*EXERCISE AIM:* Within the entries that follow, show each line where the word "action" occurs.

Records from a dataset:
────────────────────
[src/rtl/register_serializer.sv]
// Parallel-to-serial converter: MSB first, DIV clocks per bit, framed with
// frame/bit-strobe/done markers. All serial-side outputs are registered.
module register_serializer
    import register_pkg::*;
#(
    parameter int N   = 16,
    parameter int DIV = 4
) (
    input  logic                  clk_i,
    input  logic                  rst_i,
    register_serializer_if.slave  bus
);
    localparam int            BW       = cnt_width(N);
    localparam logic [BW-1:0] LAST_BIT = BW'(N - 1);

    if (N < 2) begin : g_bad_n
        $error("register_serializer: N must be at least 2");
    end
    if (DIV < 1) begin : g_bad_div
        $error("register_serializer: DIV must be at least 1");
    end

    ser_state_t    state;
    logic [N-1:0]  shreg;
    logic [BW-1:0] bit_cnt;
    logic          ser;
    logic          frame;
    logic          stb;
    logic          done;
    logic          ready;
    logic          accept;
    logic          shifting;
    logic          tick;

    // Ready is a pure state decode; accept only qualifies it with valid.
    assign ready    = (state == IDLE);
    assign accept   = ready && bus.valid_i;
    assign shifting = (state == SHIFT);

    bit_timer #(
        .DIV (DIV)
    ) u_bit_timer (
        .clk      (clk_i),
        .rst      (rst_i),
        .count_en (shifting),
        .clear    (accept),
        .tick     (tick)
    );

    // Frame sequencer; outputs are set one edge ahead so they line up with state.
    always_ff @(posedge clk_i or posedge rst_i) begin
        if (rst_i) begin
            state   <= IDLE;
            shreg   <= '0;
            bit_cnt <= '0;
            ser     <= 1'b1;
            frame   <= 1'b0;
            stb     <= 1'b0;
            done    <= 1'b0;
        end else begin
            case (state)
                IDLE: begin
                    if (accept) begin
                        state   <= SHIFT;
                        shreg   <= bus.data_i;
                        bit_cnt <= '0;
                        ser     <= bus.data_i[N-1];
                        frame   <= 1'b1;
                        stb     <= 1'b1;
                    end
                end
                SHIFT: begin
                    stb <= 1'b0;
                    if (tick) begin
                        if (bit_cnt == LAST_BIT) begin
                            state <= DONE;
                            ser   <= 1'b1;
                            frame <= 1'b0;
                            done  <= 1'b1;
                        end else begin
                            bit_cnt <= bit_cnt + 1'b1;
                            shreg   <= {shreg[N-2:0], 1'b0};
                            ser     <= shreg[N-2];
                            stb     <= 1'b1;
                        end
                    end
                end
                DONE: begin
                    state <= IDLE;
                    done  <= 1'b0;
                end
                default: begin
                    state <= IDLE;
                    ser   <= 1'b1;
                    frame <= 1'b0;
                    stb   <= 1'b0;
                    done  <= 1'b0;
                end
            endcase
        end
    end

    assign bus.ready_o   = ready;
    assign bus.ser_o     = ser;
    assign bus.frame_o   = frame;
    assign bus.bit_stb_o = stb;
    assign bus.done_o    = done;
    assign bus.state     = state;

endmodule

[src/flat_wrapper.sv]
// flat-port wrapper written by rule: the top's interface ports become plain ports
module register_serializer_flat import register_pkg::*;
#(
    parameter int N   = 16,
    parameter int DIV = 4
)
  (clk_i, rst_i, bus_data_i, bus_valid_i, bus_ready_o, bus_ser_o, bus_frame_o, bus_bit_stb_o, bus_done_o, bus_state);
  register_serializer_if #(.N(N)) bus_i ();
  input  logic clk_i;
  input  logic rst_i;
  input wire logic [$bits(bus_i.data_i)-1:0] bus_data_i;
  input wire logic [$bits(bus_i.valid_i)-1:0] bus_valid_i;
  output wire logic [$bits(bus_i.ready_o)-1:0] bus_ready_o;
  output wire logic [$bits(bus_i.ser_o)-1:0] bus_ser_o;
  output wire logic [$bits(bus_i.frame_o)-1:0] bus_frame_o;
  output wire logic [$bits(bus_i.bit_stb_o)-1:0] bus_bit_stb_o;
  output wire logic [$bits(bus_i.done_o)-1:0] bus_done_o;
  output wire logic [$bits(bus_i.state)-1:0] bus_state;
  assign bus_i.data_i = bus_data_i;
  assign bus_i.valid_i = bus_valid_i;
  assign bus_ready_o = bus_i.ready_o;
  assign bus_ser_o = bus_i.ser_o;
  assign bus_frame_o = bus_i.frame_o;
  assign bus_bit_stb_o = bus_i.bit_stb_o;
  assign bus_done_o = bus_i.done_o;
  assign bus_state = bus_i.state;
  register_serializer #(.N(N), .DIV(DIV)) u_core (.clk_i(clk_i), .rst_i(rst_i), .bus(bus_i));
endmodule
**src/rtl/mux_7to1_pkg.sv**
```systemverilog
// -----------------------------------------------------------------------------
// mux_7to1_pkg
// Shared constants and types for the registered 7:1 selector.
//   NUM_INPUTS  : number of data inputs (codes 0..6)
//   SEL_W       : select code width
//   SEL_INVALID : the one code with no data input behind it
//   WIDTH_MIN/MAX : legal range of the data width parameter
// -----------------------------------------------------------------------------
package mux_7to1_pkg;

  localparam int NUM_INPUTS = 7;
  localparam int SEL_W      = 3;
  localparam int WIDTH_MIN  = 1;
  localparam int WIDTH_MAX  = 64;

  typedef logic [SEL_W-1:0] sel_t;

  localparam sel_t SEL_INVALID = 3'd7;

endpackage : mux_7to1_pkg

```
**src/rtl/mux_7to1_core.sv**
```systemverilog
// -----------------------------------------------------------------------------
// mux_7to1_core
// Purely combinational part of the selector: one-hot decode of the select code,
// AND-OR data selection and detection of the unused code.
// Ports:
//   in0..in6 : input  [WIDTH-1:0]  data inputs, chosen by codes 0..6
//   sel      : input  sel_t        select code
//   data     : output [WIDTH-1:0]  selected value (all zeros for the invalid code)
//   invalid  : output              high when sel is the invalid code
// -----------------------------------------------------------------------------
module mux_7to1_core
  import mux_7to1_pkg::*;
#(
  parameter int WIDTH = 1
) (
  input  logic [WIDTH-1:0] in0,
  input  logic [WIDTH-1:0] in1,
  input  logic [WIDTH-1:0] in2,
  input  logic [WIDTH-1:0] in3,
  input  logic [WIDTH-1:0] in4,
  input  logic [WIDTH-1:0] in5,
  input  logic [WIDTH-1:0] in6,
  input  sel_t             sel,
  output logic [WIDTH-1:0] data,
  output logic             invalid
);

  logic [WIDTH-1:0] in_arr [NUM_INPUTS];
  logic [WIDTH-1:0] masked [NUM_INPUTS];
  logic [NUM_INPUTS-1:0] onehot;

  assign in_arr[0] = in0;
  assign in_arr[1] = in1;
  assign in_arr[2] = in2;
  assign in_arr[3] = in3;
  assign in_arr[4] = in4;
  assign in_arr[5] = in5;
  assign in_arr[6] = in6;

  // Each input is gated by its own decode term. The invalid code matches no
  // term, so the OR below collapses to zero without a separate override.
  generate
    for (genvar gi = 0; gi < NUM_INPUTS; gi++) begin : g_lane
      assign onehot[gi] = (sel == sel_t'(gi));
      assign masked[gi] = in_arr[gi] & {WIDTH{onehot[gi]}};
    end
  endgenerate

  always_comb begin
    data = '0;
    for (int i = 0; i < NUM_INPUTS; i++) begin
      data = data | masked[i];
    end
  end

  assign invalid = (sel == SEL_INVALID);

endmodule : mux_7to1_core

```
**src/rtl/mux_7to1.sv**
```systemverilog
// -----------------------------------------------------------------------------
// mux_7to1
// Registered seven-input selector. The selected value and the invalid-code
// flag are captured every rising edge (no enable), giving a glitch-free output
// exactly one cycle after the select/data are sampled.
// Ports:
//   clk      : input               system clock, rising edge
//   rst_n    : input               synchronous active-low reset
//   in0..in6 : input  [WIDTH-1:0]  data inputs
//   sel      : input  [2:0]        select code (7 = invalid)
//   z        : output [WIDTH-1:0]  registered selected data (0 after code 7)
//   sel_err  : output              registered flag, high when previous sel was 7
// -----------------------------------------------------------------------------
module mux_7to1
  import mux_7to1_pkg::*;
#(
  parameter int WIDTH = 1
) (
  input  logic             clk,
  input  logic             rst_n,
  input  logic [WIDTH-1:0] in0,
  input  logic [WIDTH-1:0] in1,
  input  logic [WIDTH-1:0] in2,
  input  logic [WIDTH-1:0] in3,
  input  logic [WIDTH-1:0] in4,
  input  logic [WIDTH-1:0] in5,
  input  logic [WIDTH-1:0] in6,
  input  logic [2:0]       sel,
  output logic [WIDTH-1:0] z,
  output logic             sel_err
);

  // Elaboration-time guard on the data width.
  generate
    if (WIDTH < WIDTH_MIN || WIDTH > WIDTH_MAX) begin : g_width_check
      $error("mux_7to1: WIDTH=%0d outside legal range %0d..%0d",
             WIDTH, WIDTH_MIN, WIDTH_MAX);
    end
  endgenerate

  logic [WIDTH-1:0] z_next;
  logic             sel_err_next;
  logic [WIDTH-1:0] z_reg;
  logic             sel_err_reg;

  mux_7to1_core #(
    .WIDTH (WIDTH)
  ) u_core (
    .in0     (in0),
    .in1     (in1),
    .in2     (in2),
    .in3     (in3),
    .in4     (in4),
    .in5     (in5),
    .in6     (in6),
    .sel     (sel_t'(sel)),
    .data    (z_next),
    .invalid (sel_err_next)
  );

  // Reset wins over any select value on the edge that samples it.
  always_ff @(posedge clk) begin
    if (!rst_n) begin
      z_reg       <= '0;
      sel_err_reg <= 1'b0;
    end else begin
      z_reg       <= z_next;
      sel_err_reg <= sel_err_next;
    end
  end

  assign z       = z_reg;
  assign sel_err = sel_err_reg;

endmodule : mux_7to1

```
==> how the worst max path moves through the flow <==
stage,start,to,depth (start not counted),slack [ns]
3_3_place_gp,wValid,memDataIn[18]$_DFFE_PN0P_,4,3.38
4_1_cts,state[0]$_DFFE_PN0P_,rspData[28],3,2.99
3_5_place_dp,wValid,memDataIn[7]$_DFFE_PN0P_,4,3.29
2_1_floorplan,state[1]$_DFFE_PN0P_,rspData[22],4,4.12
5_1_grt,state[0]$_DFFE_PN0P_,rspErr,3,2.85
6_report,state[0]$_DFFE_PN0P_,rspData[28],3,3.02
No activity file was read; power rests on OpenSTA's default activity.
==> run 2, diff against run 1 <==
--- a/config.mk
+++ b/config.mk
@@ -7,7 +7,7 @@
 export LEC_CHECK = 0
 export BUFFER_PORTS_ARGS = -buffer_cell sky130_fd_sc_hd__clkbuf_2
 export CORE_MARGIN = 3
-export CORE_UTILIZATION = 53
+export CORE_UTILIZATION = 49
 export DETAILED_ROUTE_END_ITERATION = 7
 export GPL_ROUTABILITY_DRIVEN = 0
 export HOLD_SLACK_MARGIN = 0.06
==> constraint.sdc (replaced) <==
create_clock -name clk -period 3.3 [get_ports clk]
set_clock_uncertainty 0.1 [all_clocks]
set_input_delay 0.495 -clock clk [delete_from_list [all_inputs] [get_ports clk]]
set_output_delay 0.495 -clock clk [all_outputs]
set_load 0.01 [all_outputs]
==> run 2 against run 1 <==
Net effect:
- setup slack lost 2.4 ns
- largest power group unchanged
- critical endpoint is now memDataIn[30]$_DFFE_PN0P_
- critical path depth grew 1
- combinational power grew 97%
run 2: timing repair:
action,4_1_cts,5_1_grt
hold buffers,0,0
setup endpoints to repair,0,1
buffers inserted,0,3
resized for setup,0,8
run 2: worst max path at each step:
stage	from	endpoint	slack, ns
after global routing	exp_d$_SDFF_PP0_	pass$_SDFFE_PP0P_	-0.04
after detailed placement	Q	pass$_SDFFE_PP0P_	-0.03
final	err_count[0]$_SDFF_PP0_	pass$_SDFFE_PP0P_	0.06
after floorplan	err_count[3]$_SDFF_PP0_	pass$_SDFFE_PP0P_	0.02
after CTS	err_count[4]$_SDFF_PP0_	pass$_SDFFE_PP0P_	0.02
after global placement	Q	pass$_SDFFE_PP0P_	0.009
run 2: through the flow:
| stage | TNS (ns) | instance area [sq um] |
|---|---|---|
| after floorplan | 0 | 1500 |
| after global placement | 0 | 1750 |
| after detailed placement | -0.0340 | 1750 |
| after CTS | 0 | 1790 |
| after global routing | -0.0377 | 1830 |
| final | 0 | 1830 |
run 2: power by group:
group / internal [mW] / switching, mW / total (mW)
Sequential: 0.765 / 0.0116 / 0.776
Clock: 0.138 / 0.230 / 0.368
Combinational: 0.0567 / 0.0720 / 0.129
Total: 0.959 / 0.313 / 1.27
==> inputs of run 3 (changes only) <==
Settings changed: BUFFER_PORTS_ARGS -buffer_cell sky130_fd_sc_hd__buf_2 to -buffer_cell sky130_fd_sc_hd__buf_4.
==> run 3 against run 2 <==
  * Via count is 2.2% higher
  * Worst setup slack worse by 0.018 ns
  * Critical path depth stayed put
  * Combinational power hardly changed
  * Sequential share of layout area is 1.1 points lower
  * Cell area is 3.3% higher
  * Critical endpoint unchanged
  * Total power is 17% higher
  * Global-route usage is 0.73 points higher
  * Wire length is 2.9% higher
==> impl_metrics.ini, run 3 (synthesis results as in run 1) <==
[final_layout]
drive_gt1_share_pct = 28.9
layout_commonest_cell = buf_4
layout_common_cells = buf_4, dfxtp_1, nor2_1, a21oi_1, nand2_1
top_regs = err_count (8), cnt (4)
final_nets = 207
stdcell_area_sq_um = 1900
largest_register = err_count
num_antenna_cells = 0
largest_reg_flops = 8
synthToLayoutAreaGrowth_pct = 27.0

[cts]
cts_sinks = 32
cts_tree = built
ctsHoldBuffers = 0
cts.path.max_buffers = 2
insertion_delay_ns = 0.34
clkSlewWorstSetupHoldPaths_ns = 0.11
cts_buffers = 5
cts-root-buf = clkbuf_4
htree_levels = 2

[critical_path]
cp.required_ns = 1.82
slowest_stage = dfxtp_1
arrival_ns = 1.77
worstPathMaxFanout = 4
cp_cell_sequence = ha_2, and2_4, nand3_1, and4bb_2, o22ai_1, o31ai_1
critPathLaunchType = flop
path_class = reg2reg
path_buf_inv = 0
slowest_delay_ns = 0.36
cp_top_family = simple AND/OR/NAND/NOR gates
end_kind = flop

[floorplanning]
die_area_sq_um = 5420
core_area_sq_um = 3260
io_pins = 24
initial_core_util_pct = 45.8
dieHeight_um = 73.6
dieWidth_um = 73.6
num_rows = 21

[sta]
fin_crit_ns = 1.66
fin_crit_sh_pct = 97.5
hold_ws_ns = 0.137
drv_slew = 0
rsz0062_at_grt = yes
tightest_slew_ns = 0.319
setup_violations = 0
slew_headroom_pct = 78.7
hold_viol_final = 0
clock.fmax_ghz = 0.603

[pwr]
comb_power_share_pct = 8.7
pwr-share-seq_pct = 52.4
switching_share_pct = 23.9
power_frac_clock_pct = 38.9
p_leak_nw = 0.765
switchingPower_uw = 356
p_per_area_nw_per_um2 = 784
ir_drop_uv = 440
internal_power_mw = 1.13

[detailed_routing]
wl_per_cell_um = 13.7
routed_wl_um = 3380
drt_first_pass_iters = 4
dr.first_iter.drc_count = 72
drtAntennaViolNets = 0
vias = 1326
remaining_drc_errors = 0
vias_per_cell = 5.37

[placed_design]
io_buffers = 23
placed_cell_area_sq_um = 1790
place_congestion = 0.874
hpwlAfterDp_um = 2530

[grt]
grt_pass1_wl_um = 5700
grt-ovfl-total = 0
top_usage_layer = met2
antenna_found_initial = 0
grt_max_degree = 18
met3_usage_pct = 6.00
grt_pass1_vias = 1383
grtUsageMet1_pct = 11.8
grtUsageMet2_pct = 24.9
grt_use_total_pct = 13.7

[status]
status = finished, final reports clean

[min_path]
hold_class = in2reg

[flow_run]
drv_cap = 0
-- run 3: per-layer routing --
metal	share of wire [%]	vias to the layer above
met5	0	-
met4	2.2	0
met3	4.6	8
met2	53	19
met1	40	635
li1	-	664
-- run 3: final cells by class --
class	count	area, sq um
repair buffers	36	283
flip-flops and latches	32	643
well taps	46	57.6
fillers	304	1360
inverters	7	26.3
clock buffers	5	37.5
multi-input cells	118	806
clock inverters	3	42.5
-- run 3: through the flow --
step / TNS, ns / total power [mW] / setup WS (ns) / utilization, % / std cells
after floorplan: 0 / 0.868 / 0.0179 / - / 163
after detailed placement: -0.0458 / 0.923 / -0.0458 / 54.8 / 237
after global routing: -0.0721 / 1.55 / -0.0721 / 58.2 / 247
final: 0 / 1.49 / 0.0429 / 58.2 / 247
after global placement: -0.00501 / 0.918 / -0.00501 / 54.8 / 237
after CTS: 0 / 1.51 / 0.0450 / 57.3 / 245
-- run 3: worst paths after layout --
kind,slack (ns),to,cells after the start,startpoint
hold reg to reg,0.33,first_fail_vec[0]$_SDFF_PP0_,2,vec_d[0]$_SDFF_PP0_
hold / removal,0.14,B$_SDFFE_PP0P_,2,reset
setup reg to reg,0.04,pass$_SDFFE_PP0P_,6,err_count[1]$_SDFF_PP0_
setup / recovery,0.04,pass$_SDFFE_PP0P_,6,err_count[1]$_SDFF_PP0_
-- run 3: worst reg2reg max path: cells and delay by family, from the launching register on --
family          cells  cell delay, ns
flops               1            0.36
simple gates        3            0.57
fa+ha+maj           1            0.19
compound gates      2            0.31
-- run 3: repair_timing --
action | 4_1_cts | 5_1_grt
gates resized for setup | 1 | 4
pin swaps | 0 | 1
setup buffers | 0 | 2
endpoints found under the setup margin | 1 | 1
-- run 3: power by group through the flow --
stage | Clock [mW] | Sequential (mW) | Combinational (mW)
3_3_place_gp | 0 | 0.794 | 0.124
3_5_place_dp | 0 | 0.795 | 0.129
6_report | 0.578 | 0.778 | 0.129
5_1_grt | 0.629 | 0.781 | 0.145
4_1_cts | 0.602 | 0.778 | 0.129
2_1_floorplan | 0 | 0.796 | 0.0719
────────────────────
*TASK OUTPUT:*
action,4_1_cts,5_1_grt
action | 4_1_cts | 5_1_grt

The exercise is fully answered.